## Prompt
Pick every line from the data that holds the word "unchanged".

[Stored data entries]

══════

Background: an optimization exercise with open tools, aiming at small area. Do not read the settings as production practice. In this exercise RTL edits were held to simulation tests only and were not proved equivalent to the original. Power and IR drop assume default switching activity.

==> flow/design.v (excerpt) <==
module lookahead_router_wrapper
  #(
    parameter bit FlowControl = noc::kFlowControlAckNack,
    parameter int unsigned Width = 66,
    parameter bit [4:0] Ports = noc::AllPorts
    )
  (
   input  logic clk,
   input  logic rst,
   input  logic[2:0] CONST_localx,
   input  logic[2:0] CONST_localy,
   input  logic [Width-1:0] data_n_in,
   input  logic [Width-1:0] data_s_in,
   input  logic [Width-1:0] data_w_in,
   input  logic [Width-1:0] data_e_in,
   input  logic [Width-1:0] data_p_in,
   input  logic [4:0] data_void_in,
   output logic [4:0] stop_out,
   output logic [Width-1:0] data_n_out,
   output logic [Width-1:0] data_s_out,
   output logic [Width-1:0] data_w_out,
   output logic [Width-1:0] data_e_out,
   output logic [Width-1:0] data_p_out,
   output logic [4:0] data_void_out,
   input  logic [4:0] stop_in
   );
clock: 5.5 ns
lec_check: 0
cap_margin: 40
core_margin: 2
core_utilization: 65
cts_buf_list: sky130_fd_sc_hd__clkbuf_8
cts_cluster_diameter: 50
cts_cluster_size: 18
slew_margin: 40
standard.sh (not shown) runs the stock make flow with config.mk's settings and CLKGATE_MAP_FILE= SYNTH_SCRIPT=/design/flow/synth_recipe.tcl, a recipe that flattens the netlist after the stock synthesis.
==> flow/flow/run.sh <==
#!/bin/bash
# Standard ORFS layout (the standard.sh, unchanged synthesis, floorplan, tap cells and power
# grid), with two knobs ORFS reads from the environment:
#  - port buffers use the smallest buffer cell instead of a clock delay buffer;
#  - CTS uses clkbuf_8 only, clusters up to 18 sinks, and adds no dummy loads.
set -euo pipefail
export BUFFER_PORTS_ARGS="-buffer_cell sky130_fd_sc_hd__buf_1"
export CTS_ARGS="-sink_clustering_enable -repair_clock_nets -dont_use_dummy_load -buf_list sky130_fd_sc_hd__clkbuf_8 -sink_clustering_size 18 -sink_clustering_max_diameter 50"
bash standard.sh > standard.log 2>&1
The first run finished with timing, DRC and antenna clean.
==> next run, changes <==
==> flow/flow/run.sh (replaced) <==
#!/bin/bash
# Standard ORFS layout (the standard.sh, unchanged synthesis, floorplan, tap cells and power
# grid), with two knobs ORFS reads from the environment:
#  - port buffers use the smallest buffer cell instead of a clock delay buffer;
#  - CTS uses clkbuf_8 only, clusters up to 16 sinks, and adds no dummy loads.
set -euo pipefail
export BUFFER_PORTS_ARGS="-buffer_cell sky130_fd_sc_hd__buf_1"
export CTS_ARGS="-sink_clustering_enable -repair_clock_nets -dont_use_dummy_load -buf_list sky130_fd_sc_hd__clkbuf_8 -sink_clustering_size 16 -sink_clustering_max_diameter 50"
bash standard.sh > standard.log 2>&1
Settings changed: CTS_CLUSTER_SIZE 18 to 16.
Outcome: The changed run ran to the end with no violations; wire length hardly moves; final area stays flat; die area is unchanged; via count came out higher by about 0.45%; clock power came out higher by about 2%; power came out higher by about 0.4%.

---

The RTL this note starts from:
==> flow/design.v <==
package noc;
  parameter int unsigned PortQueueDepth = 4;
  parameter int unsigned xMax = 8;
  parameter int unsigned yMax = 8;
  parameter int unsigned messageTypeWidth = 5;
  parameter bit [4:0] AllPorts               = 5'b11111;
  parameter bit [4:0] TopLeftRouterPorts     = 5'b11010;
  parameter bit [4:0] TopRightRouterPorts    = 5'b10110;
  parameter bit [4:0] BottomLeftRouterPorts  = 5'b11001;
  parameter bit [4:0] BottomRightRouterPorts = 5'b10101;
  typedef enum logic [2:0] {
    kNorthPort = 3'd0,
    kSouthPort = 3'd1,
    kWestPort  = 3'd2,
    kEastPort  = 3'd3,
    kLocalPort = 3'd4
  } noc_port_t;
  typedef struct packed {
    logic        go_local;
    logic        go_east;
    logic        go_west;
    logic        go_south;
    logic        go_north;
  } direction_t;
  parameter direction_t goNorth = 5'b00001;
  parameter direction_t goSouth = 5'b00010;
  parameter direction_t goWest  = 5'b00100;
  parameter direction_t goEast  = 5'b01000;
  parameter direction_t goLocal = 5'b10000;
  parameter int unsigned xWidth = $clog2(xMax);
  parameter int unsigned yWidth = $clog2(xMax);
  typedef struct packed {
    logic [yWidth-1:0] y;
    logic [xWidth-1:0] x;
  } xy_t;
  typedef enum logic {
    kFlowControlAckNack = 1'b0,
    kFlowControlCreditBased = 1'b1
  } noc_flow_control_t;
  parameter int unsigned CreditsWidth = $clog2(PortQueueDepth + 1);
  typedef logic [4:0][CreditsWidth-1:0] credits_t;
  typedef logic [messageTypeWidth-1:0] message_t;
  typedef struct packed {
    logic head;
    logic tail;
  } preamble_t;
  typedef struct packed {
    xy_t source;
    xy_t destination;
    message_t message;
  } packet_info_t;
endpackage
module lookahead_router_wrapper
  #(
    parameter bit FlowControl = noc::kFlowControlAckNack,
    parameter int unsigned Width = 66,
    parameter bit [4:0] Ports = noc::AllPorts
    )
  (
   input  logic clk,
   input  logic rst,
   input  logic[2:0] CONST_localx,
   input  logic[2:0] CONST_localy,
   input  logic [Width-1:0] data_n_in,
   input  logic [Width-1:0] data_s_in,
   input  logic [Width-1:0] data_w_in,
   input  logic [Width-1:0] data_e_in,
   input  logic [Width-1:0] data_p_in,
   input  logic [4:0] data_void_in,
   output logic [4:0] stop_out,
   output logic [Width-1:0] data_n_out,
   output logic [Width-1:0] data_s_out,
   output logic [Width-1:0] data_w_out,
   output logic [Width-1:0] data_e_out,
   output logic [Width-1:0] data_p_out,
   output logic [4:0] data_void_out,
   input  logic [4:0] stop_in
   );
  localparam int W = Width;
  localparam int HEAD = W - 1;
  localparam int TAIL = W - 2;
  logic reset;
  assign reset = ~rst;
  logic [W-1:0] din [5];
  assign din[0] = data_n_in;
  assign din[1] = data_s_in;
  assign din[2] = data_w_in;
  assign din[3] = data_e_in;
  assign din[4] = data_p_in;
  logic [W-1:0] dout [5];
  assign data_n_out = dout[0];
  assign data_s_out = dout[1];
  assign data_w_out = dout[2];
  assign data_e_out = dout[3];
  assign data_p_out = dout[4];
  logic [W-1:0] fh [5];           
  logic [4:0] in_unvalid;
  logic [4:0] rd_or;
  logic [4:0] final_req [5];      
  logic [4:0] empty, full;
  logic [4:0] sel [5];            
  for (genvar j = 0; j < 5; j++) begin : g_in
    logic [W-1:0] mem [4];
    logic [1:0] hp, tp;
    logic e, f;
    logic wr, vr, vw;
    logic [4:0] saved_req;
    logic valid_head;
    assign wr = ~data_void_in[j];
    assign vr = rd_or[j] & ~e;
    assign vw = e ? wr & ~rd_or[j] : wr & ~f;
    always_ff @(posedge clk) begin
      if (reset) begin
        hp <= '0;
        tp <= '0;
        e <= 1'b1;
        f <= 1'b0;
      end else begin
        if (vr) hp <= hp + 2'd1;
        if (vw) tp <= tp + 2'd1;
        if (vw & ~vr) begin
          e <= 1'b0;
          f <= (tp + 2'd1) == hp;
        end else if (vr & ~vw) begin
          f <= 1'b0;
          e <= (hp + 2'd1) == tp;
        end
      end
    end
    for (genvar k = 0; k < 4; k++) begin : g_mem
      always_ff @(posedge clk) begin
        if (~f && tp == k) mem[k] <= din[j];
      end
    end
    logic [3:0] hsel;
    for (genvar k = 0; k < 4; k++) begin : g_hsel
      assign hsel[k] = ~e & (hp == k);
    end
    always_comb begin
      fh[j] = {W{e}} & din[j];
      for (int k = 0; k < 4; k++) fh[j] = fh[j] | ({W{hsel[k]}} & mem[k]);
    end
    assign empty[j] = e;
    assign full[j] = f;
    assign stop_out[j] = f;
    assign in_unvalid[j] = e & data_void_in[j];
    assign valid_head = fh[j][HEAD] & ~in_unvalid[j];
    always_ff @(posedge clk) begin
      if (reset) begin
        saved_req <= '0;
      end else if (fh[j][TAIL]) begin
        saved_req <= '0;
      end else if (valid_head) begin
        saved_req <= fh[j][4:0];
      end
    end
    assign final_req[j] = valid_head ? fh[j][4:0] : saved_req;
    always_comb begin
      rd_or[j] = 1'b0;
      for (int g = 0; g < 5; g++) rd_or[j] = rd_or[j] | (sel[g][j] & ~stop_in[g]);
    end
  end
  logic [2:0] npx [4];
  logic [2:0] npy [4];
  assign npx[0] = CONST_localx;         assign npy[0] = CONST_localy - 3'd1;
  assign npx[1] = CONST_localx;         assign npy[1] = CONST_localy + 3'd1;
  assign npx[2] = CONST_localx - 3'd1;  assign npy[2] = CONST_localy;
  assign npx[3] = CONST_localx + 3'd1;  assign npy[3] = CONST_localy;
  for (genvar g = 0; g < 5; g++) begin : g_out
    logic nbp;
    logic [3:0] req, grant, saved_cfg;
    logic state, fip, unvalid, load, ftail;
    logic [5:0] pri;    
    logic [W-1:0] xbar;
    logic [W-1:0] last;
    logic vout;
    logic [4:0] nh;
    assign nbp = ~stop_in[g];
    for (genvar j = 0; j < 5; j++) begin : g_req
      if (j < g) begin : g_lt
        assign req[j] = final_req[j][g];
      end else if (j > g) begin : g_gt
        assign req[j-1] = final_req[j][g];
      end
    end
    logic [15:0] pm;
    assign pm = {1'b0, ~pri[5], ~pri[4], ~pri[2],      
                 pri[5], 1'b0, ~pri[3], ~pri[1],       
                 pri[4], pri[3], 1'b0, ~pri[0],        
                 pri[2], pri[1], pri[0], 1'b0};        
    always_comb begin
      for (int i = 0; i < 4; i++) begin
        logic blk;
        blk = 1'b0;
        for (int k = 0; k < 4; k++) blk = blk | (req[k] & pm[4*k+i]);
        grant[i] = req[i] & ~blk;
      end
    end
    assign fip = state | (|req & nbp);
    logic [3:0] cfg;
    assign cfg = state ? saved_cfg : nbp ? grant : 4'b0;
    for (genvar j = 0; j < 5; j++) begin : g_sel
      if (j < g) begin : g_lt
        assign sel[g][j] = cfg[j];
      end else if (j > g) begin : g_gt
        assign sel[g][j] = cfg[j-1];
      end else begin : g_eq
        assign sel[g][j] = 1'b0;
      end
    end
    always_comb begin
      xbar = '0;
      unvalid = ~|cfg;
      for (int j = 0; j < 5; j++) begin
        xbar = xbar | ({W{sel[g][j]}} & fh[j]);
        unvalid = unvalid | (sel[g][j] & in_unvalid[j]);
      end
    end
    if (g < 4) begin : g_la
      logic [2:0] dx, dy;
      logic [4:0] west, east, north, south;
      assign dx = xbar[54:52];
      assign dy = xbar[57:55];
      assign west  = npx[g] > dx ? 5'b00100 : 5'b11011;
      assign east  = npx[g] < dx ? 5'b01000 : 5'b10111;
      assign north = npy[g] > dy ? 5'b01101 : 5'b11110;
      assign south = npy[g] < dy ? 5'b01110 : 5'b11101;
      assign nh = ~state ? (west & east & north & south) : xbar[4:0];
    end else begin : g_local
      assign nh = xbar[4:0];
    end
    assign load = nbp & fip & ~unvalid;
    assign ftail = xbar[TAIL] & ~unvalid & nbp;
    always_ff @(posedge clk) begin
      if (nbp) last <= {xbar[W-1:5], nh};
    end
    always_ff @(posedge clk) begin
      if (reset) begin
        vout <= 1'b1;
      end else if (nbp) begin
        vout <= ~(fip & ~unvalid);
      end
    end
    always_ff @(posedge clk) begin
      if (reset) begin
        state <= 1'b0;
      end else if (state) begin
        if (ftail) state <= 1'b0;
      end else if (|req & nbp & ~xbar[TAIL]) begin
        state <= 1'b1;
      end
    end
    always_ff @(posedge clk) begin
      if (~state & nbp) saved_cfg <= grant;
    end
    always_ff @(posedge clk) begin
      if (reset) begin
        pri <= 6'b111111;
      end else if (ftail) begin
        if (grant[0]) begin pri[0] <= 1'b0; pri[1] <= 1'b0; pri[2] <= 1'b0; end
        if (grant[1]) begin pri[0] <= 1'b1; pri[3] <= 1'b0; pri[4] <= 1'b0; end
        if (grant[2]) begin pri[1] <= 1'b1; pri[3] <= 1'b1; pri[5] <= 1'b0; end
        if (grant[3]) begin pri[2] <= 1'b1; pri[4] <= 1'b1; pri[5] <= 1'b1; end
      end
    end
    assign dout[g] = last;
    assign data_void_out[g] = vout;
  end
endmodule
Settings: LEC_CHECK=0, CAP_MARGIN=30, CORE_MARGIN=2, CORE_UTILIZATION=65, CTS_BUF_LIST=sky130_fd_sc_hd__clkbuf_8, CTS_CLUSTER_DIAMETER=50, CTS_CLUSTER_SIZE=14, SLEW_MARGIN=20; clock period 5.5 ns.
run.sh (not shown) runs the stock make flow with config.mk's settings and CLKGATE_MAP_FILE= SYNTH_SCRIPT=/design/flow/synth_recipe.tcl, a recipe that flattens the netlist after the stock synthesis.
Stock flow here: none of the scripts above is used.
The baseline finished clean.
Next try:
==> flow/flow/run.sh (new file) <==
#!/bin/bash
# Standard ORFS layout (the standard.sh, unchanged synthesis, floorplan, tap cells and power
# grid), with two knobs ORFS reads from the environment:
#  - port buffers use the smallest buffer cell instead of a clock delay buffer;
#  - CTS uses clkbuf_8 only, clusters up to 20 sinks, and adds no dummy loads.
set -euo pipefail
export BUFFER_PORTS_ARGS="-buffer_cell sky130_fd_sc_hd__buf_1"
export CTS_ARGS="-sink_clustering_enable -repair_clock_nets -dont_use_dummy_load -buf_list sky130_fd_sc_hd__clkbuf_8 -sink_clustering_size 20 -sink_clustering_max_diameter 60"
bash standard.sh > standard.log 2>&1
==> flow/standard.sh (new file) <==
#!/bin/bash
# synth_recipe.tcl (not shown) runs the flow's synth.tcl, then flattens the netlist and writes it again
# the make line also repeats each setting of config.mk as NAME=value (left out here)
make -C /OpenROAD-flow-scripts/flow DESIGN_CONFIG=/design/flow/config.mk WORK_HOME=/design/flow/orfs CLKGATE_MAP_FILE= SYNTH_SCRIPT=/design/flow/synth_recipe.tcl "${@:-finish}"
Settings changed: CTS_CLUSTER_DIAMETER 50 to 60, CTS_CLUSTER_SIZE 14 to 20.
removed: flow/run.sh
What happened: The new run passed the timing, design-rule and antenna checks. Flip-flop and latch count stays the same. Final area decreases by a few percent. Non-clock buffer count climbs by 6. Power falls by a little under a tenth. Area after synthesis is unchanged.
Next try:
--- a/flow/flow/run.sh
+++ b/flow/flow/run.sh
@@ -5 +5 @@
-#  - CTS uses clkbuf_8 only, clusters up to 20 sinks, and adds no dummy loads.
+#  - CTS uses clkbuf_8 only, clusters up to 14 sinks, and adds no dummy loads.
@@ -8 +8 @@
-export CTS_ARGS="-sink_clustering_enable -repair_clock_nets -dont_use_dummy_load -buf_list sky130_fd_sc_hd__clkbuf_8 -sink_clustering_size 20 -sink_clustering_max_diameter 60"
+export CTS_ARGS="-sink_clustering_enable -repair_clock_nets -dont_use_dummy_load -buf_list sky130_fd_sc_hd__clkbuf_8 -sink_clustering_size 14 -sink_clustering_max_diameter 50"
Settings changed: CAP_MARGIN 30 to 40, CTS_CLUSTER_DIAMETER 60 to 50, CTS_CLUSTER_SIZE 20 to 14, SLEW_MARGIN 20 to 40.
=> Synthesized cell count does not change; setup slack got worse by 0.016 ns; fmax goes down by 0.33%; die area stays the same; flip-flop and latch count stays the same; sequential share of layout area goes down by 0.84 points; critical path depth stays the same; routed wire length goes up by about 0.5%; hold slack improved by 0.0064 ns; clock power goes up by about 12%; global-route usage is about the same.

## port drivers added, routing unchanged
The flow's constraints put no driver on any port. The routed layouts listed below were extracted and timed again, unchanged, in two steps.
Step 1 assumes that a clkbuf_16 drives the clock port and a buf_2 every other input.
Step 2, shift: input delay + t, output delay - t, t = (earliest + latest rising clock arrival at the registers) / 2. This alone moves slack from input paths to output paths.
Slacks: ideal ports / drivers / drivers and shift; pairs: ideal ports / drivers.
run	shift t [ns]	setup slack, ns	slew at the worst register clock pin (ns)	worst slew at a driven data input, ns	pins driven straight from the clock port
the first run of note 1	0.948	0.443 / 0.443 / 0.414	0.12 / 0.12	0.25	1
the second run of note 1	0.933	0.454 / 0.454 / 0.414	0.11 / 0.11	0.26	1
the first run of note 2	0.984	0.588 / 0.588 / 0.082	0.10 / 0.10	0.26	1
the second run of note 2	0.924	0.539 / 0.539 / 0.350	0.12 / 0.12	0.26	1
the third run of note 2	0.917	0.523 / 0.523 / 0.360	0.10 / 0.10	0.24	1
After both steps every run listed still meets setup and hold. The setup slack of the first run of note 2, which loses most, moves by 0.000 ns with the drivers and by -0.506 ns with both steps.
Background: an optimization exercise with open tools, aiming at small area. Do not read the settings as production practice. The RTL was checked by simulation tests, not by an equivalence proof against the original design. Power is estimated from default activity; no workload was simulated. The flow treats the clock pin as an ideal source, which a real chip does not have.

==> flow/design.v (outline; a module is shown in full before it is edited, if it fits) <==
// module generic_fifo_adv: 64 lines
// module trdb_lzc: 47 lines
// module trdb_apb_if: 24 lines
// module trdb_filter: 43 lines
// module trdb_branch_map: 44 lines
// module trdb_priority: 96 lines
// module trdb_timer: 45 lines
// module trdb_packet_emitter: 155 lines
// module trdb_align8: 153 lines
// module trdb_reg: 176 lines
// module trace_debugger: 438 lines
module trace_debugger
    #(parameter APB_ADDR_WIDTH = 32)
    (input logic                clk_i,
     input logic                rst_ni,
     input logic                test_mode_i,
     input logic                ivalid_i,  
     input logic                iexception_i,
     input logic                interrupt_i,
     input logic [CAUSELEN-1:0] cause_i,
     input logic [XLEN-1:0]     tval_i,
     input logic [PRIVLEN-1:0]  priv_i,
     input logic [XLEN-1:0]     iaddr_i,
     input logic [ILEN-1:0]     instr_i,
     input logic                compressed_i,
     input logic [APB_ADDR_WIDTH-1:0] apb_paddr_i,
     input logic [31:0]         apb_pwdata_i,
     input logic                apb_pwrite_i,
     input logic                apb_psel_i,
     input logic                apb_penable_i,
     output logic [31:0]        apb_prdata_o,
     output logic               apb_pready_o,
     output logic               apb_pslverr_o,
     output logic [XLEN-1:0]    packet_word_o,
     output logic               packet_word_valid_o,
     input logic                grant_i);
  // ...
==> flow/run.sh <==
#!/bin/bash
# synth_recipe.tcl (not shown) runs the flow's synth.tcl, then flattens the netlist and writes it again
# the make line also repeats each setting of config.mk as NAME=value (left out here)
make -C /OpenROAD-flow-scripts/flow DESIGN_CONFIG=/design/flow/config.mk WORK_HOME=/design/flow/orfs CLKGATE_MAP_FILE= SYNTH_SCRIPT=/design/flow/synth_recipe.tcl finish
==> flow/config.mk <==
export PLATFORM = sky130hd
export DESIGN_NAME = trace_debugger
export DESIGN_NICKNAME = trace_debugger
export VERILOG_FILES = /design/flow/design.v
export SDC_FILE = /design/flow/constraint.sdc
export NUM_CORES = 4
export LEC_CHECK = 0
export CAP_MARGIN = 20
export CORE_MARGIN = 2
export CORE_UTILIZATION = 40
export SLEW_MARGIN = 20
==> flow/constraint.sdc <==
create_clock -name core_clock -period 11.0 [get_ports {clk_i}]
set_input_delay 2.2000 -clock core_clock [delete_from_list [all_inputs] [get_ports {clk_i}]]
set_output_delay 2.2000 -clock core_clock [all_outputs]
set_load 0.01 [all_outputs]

══════

## Response area
# Standard ORFS layout (the standard.sh, unchanged synthesis, floorplan, tap cells and power
# Standard ORFS layout (the standard.sh, unchanged synthesis, floorplan, tap cells and power
Outcome: The changed run ran to the end with no violations; wire length hardly moves; final area stays flat; die area is unchanged; via count came out higher by about 0.45%; clock power came out higher by about 2%; power came out higher by about 0.4%.
# Standard ORFS layout (the standard.sh, unchanged synthesis, floorplan, tap cells and power
What happened: The new run passed the timing, design-rule and antenna checks. Flip-flop and latch count stays the same. Final area decreases by a few percent. Non-clock buffer count climbs by 6. Power falls by a little under a tenth. Area after synthesis is unchanged.
## port drivers added, routing unchanged
The flow's constraints put no driver on any port. The routed layouts listed below were extracted and timed again, unchanged, in two steps.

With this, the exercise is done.